Avant le développement de la théorie de
l'esprit, les représentations sont reliées directement au
réel et ne sont pas accessibles à l'enfant qui ne peut les
manipuler mentalement. Le passage aux métareprésentations et
à l'attribution d'états mentaux est marqué par un
changement conceptuel chez l'enfant. Les représentations ne sont plus
strictement dépendantes du réel. Ce sont désormais des
intermédiaires entre connaissance et action (Gopnik, 1993 in Bradmetz
1999). L'enfant comprend que la connaissance suppose l'accès à
l'information ce qui lui permet de différencier les états mentaux
et les représentations des individus en fonction des informations dont
ils disposent.
La compréhension des états mentaux et des
comportements d'autrui est rendue possible par la prise en compte des croyances
et des désirs de l'enfant lui-même et de ceux qui l'entourent. Il
s'agit donc d'un progrès basé sur l'utilisation de
mécanismes inférentiels. Cette approche constructiviste insiste
sur le rôle des interactions qui permettent une
réélaboration constante des théories en fonction des
capacités de l'enfant afin de produire la réponse la mieux
adaptée à la situation.
L'interaction avec l'entourage joue donc un rôle
prépondérant dans le passage vers une théorie de l'esprit.

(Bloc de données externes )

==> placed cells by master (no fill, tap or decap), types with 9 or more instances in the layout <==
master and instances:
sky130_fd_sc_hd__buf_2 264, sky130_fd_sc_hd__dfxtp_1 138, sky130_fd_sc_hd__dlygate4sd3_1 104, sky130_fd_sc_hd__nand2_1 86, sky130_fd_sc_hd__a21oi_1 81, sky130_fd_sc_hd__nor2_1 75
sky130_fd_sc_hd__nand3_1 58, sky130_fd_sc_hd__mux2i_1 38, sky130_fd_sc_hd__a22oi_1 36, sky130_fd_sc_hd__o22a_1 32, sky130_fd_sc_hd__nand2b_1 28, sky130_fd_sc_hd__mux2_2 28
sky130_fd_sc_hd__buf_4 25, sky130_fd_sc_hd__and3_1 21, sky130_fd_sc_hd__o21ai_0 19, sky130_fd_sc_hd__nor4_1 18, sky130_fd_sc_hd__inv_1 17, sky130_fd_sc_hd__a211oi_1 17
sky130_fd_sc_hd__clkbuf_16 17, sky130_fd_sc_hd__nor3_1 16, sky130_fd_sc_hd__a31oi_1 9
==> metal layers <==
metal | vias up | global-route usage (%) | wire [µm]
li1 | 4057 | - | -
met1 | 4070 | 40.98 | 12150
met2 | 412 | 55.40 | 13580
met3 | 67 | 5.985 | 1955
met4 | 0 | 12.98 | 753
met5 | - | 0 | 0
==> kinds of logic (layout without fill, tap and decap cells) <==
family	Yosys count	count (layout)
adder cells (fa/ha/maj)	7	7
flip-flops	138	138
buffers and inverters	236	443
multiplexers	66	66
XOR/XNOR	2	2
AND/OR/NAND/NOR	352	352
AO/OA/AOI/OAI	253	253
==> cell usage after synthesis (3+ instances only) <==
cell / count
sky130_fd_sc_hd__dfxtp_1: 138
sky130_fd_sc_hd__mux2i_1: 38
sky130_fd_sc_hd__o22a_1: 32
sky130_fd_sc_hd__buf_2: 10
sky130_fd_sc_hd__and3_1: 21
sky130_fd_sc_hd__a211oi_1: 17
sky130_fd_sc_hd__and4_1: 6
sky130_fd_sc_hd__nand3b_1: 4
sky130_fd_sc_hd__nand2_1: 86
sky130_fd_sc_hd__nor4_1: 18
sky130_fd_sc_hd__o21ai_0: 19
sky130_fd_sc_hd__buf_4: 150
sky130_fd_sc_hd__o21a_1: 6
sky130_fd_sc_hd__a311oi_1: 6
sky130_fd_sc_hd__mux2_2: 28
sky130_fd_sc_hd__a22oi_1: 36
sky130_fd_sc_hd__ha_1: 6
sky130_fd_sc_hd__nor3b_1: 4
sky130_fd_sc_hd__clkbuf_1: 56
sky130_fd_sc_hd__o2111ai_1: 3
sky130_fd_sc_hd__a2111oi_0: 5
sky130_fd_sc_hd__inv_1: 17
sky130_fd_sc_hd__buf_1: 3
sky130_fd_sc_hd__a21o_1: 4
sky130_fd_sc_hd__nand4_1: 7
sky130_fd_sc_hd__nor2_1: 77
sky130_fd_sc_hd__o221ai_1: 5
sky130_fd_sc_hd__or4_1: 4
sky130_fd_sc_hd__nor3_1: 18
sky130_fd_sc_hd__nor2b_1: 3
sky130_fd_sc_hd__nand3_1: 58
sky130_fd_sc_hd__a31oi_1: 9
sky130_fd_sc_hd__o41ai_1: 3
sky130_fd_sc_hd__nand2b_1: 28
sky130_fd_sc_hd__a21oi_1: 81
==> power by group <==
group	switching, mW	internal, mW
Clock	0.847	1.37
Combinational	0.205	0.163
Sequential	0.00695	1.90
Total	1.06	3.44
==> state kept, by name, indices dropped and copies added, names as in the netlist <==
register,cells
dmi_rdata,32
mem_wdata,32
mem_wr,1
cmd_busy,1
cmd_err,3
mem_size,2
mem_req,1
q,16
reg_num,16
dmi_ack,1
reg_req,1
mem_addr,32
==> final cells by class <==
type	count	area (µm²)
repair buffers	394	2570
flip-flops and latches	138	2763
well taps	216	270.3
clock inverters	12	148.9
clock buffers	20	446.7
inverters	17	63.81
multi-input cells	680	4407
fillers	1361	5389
**src/fdcdh_pkg.sv**
```systemverilog
// ==========================================================
// shared constants for the drive and host port block
// ==========================================================
package fdcdh_pkg;

    // ======================================================
    // clock and timing
    // ======================================================
    localparam int CLK_PERIOD_NS  = 10;     // 100 mhz system clock
    localparam int STEP_HIGH_NS   = 6000;   // step pulse active time
    localparam int FAULT_CLR_NS   = 8000;   // fault reset active time
    localparam int STEP_RATE_MS   = 1;      // step interval unit
    // least times round up to whole cycles
    localparam int STEP_HIGH_CYC  =
        (STEP_HIGH_NS + CLK_PERIOD_NS - 1) / CLK_PERIOD_NS;
    localparam int FAULT_CLR_CYC  =
        (FAULT_CLR_NS + CLK_PERIOD_NS - 1) / CLK_PERIOD_NS;
    localparam int MS_CYC_DEFAULT =
        STEP_RATE_MS * 1000000 / CLK_PERIOD_NS;

    // ======================================================
    // controller status field positions
    // ======================================================
    localparam int ST_DRIVE_BUSY  = 0;      // bits 3..0, one per drive
    localparam int ST_CTRL_BUSY   = 4;
    localparam int ST_EXEC_MODE   = 5;
    localparam int ST_DIO         = 6;
    localparam int ST_RQM         = 7;

    // ======================================================
    // reset values and encodings
    // ======================================================
    localparam logic [7:0] BUS_RESET   = 8'h00;
    localparam logic [1:0] PRECOMP_NRM = 2'h0;  // normal timing
    localparam logic [1:0] PRECOMP_ELY = 2'h1;  // shifted early
    localparam logic [1:0] PRECOMP_LTE = 2'h2;  // shifted late
    localparam logic [3:0] RATE_RESET  = 4'h0;

    // drive sequencer states
    typedef enum logic [2:0] {
        FDCDH_IDLE,
        FDCDH_SEEK_SETUP,
        FDCDH_STEP_HIGH,
        FDCDH_STEP_GAP,
        FDCDH_FAULT_CLR,
        FDCDH_RW_ACTIVE
    } fdcdh_state_e;

endpackage : fdcdh_pkg

```
**src/fdcdh_top.sv**
```systemverilog
// Functional notes
// - drive precompensation shift during double density writes
// - fault input in rw mode, track zero in seek
// - write protect in rw mode, two sided in seek
// - shared output: fault reset or step pulses
// - shared output: low current or step direction
// - fault clear pulse precedes head load
// - select output high seek, low read write
// - chip select high ignores strobes and bus
// - status register readable anytime, host never writes
// - data register is a stack of bytes
// - select 0 read places status on bus
// - select 1 read outputs current data byte
// - select 1 write captures bus byte
// - step interval programmable 1 to 16 ms, 2 to 32 ms with mini mode
// - density output high double, low single
`timescale 1ns/1ps

// ==========================================================
// byte stack: first in first out, valid and ready both sides
// ==========================================================
module fdcdh_fifo #(
    parameter int WIDTH = 8,
    parameter int DEPTH = 32
) (
    // clock and reset
    input  wire logic             clk,
    input  wire logic             rst_b,
    // filling side
    input  wire logic             in_valid,
    output logic                  in_ready,
    input  wire logic [WIDTH-1:0] in_data,
    // draining side
    output logic                  out_valid,
    input  wire logic             out_ready,
    output logic [WIDTH-1:0]      out_data
);
    localparam int AW = $clog2(DEPTH);

    logic [WIDTH-1:0] mem [DEPTH];      // storage words
    logic [AW-1:0]    wr_ptr;           // next slot to fill
    logic [AW-1:0]    rd_ptr;           // oldest word
    logic [AW:0]      count;            // words held
    logic             push;
    logic             pop;

    assign push      = in_valid && in_ready;
    assign pop       = out_valid && out_ready;
    assign in_ready  = (count != (AW+1)'(DEPTH));
    assign out_valid = (count != '0);
    assign out_data  = mem[rd_ptr];

    // storage write, no reset needed on data
    always_ff @(posedge clk) begin
        if (push) begin
            mem[wr_ptr] <= in_data;
        end
    end

    // pointers and fill count
    always_ff @(posedge clk or negedge rst_b) begin
        if (!rst_b) begin
            wr_ptr <= '0;
            rd_ptr <= '0;
            count  <= '0;
        end else begin
            if (push) begin
                wr_ptr <= (wr_ptr == AW'(DEPTH-1)) ? '0 : wr_ptr + 1'b1;
            end
            if (pop) begin
                rd_ptr <= (rd_ptr == AW'(DEPTH-1)) ? '0 : rd_ptr + 1'b1;
            end
            count <= count + (AW+1)'(push) - (AW+1)'(pop);
        end
    end
endmodule : fdcdh_fifo

// ==========================================================
// drive side sequencer and host register port
// ==========================================================
module fdcdh_top
    import fdcdh_pkg::*;
#(
    parameter int MS_CYC = fdcdh_pkg::MS_CYC_DEFAULT, // cycles per ms
    parameter int DEPTH  = 32
) (
    // clock and reset
    input  wire logic       clk,
    input  wire logic       rst_b,
    // host register port
    input  wire logic       cs_b,
    input  wire logic       rd_b,
    input  wire logic       wr_b,
    input  wire logic       register_select,
    input  wire logic [7:0] host_data_in,
    output logic [7:0]      host_data_out,
    output logic            host_data_oe,
    // command side: bytes written by the host
    output logic            cmd_valid,
    input  wire logic       cmd_ready,
    output logic [7:0]      cmd_data,
    // command side: result bytes for the host
    input  wire logic       res_valid,
    output logic            res_ready,
    input  wire logic [7:0] res_data,
    // command side: status and phase
    input  wire logic       host_dir,
    input  wire logic       exec_mode,
    input  wire logic       core_busy,
    // command side: drive requests
    input  wire logic       seek_start,
    input  wire logic       seek_dir,
    input  wire logic [7:0] seek_steps,
    input  wire logic       rw_start,
    input  wire logic       rw_end,
    input  wire logic [1:0] drive_req,
    input  wire logic [3:0] step_rate,
    input  wire logic       mini_mode,
    input  wire logic       dd_req,
    input  wire logic [1:0] precomp_req,
    input  wire logic       write_bit,
    input  wire logic       low_current_req,
    output logic            seq_idle,
    output logic            drive_fault,
    output logic            home_track,
    output logic            write_protect,
    output logic            two_sided,
    // drive pins
    input  wire logic       fault_or_home_track,
    input  wire logic       protect_or_two_sided,
    output logic [1:0]      drive_number_sel,
    output logic            serial_write_stream,
    output logic [1:0]      precomp_shift,
    output logic            head_load_out,
    output logic            fault_clear_or_step,
    output logic            low_current_or_direction,
    output logic            rw_seek_out,
    output logic            double_density_mode
);
    import fdcdh_pkg::*;

    // ======================================================
    // host strobe decode
    // ======================================================
    logic       rd_act;         // legal read in progress
    logic       wr_act;         // legal data write in progress
    logic       wr_q;           // write seen last cycle
    logic       rd_data_q;      // data read seen last cycle
    logic [7:0] wr_byte;        // byte latched during write
    logic [7:0] status;         // live status value
    logic       tx_ready;
    logic       rx_valid;
    logic [7:0] rx_data;
    logic       rx_pop;
    logic       tx_push;
    logic [3:0] busy_bits;

    // chip select gates both strobes; both low is ignored
    assign rd_act = !cs_b && !rd_b && wr_b;
    // status is read only: write with select 0 never decodes
    assign wr_act = !cs_b && !wr_b && rd_b && register_select;
    // pop at the trailing edge so a long strobe reads once
    assign rx_pop  = rd_data_q && !(rd_act && register_select);
    // capture at trailing edge, data is stable there
    assign tx_push = wr_q && !wr_act;

    // status byte assembled from live block state
    always_comb begin
        status = 8'h00;
        status[ST_DRIVE_BUSY +: 4] = busy_bits;
        status[ST_CTRL_BUSY]       = core_busy || head_load_out;
        status[ST_EXEC_MODE]       = exec_mode;
        status[ST_DIO]             = host_dir;
        // ready means the stack can take or give a byte
        status[ST_RQM]             = host_dir ? rx_valid : tx_ready;
    end

    // strobe history and write byte latch
    always_ff @(posedge clk or negedge rst_b) begin
        if (!rst_b) begin
            wr_q      <= 1'b0;
            rd_data_q <= 1'b0;
            wr_byte   <= BUS_RESET;
        end else begin
            wr_q      <= wr_act;
            rd_data_q <= rd_act && register_select;
            if (wr_act) begin
                wr_byte <= host_data_in;
            end
        end
    end

    // bus drive: registered, so it follows the strobe by a cycle
    always_ff @(posedge clk or negedge rst_b) begin
        if (!rst_b) begin
            host_data_out <= BUS_RESET;
            host_data_oe  <= 1'b0;
        end else begin
            host_data_oe <= rd_act;
            if (!register_select) begin
                host_data_out <= status;
            end else begin
                host_data_out <= rx_data;
            end
        end
    end

    // ======================================================
    // data register stacks, one per direction
    // ======================================================
    // a write into a full stack is dropped; the host saw rqm low
    fdcdh_fifo #(.WIDTH(8), .DEPTH(DEPTH)) u_tx (
        .clk       (clk),
        .rst_b     (rst_b),
        .in_valid  (tx_push),
        .in_ready  (tx_ready),
        .in_data   (wr_byte),
        .out_valid (cmd_valid),
        .out_ready (cmd_ready),
        .out_data  (cmd_data)
    );

    fdcdh_fifo #(.WIDTH(8), .DEPTH(DEPTH)) u_rx (
        .clk       (clk),
        .rst_b     (rst_b),
        .in_valid  (res_valid),
        .in_ready  (res_ready),
        .in_data   (res_data),
        .out_valid (rx_valid),
        .out_ready (rx_pop),
        .out_data  (rx_data)
    );

    // ======================================================
    // drive sequencer
    // ======================================================
    fdcdh_state_e state;
    logic [31:0]  tmr;          // phase timer
    logic [7:0]   steps_left;   // step pulses still due
    logic [31:0]  gap_cyc;      // programmed step interval
    logic         fr_seen;      // fault pulse issued this command

    // interval is (rate + 1) ms, doubled for mini drives
    always_comb begin
        gap_cyc = (32'(step_rate) + 32'd1) * 32'(MS_CYC);
        if (mini_mode) begin
            gap_cyc = gap_cyc << 1;
        end
    end

    assign busy_bits = (state == FDCDH_IDLE || !rw_seek_out)
                     ? 4'h0 : (4'h1 << drive_number_sel);

    // state, timer and step count
    always_ff @(posedge clk or negedge rst_b) begin
        if (!rst_b) begin
            state      <= FDCDH_IDLE;
            tmr        <= '0;
            steps_left <= '0;
        end else begin
            tmr <= tmr + 32'd1;
            unique case (state)
                FDCDH_IDLE: begin
                    tmr <= '0;
                    // seek wins if both requests land together
                    if (seek_start) begin
                        state      <= FDCDH_SEEK_SETUP;
                        steps_left <= seek_steps;
                    end else if (rw_start) begin
                        state <= FDCDH_FAULT_CLR;
                    end
                end
                FDCDH_SEEK_SETUP: begin
                    // one interval lets direction settle before step
                    if (steps_left == 8'h00) begin
                        state <= FDCDH_IDLE;
                    end else if (tmr >= gap_cyc - 32'd1) begin
                        state <= FDCDH_STEP_HIGH;
                        tmr   <= '0;
                    end
                end
                FDCDH_STEP_HIGH: begin
                    if (tmr == 32'(STEP_HIGH_CYC - 1)) begin
                        state      <= FDCDH_STEP_GAP;
                        tmr        <= '0;
                        steps_left <= steps_left - 8'd1;
                    end
                end
                FDCDH_STEP_GAP: begin
                    // rest of the programmed interval after the pulse
                    if (tmr >= gap_cyc - 32'(STEP_HIGH_CYC + 1)) begin
                        tmr   <= '0;
                        state <= (steps_left == 8'h00)
                               ? FDCDH_IDLE : FDCDH_STEP_HIGH;
                    end
                end
                FDCDH_FAULT_CLR: begin
                    if (tmr == 32'(FAULT_CLR_CYC - 1)) begin
                        state <= FDCDH_RW_ACTIVE;
                    end
                end
                FDCDH_RW_ACTIVE: begin
                    if (rw_end) begin
                        state <= FDCDH_IDLE;
                    end
                end
                default: begin
                    state <= FDCDH_IDLE;
                end
            endcase
        end
    end

    // drive select latched only when idle, so it never moves mid job
    always_ff @(posedge clk or negedge rst_b) begin
        if (!rst_b) begin
            drive_number_sel <= 2'h0;
        end else if (state == FDCDH_IDLE && (seek_start || rw_start)) begin
            drive_number_sel <= drive_req;
        end
    end

    // mode select and multiplexed drive outputs
    always_ff @(posedge clk or negedge rst_b) begin
        if (!rst_b) begin
            rw_seek_out              <= 1'b0;
            fault_clear_or_step      <= 1'b0;
            low_current_or_direction <= 1'b0;
            head_load_out            <= 1'b0;
        end else begin
            if (state == FDCDH_IDLE && seek_start) begin
                rw_seek_out <= 1'b1;
            end else if (state == FDCDH_IDLE && rw_start) begin
                rw_seek_out <= 1'b0;
            end
            // fault reset pulse or step pulse, by phase
            fault_clear_or_step <= (state == FDCDH_STEP_HIGH)
                                || (state == FDCDH_FAULT_CLR);
            if (state == FDCDH_IDLE && seek_start) begin
                low_current_or_direction <= seek_dir;
            end else if (!rw_seek_out) begin
                low_current_or_direction <= low_current_req;
            end
            head_load_out <= (state == FDCDH_RW_ACTIVE) && !rw_end;
        end
    end

    // density, precompensation and write stream
    // the write clock rate itself comes from outside the block
    always_ff @(posedge clk or negedge rst_b) begin
        if (!rst_b) begin
            double_density_mode <= 1'b0;
            precomp_shift       <= PRECOMP_NRM;
            serial_write_stream <= 1'b0;
        end else begin
            double_density_mode <= dd_req;
            // shift only applies in double density
            precomp_shift <= dd_req ? precomp_req : PRECOMP_NRM;
            serial_write_stream <= write_bit;
        end
    end

    // shared inputs split by the current mode
    always_ff @(posedge clk or negedge rst_b) begin
        if (!rst_b) begin
            drive_fault   <= 1'b0;
            home_track    <= 1'b0;
            write_protect <= 1'b0;
            two_sided     <= 1'b0;
            seq_idle      <= 1'b1;
        end else begin
            drive_fault   <= fault_or_home_track && !rw_seek_out;
            home_track    <= fault_or_home_track && rw_seek_out;
            write_protect <= protect_or_two_sided && !rw_seek_out;
            two_sided     <= protect_or_two_sided && rw_seek_out;
            seq_idle      <= (state == FDCDH_IDLE);
        end
    end

    // helper: a fault pulse was seen since the command began
    always_ff @(posedge clk or negedge rst_b) begin
        if (!rst_b) begin
            fr_seen <= 1'b0;
        end else if (state == FDCDH_IDLE) begin
            fr_seen <= 1'b0;
        end else if (fault_clear_or_step && !rw_seek_out) begin
            fr_seen <= 1'b1;
        end
    end
endmodule : fdcdh_top

```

C'est par le biais des interactions que l'enfant va développer les
outils de cette nouvelle théorie. Gopnik suppose que l'observation des
attitudes d'autrui mène l'enfant à élaborer des
hypothèses, à utiliser des modèles permettant de rendre
compte des différents comportements. Ces hypothèses sont ensuite
adaptées au comportement propre de l'enfant et vont évoluer en
fonction de la complexité des problèmes ou des comportements
auxquels les enfants seront confrontés.
Au-delà de ces différentes théories
d'acquisition, la théorie de l'esprit met en jeu de nombreuses
capacités développées par l'enfant au cours de ses quatre
premières années de développement. Le développement
de la théorie de l'esprit semble corrélé à
l'acquisition de ces différentes fonctions parmi lesquelles les
capacités suivantes jouent un rôle primordial :
- La différenciation du moi du non moi
- La prise de conscience des états mentaux.
- Etre capable d'attribuer des états mentaux et une
Intentionnalité aux personnes.
- La capacité d'empathie.
- Différencier la réalité des
représentations internes du monde.
- Utilisation des organes des sens et du regard en particulier.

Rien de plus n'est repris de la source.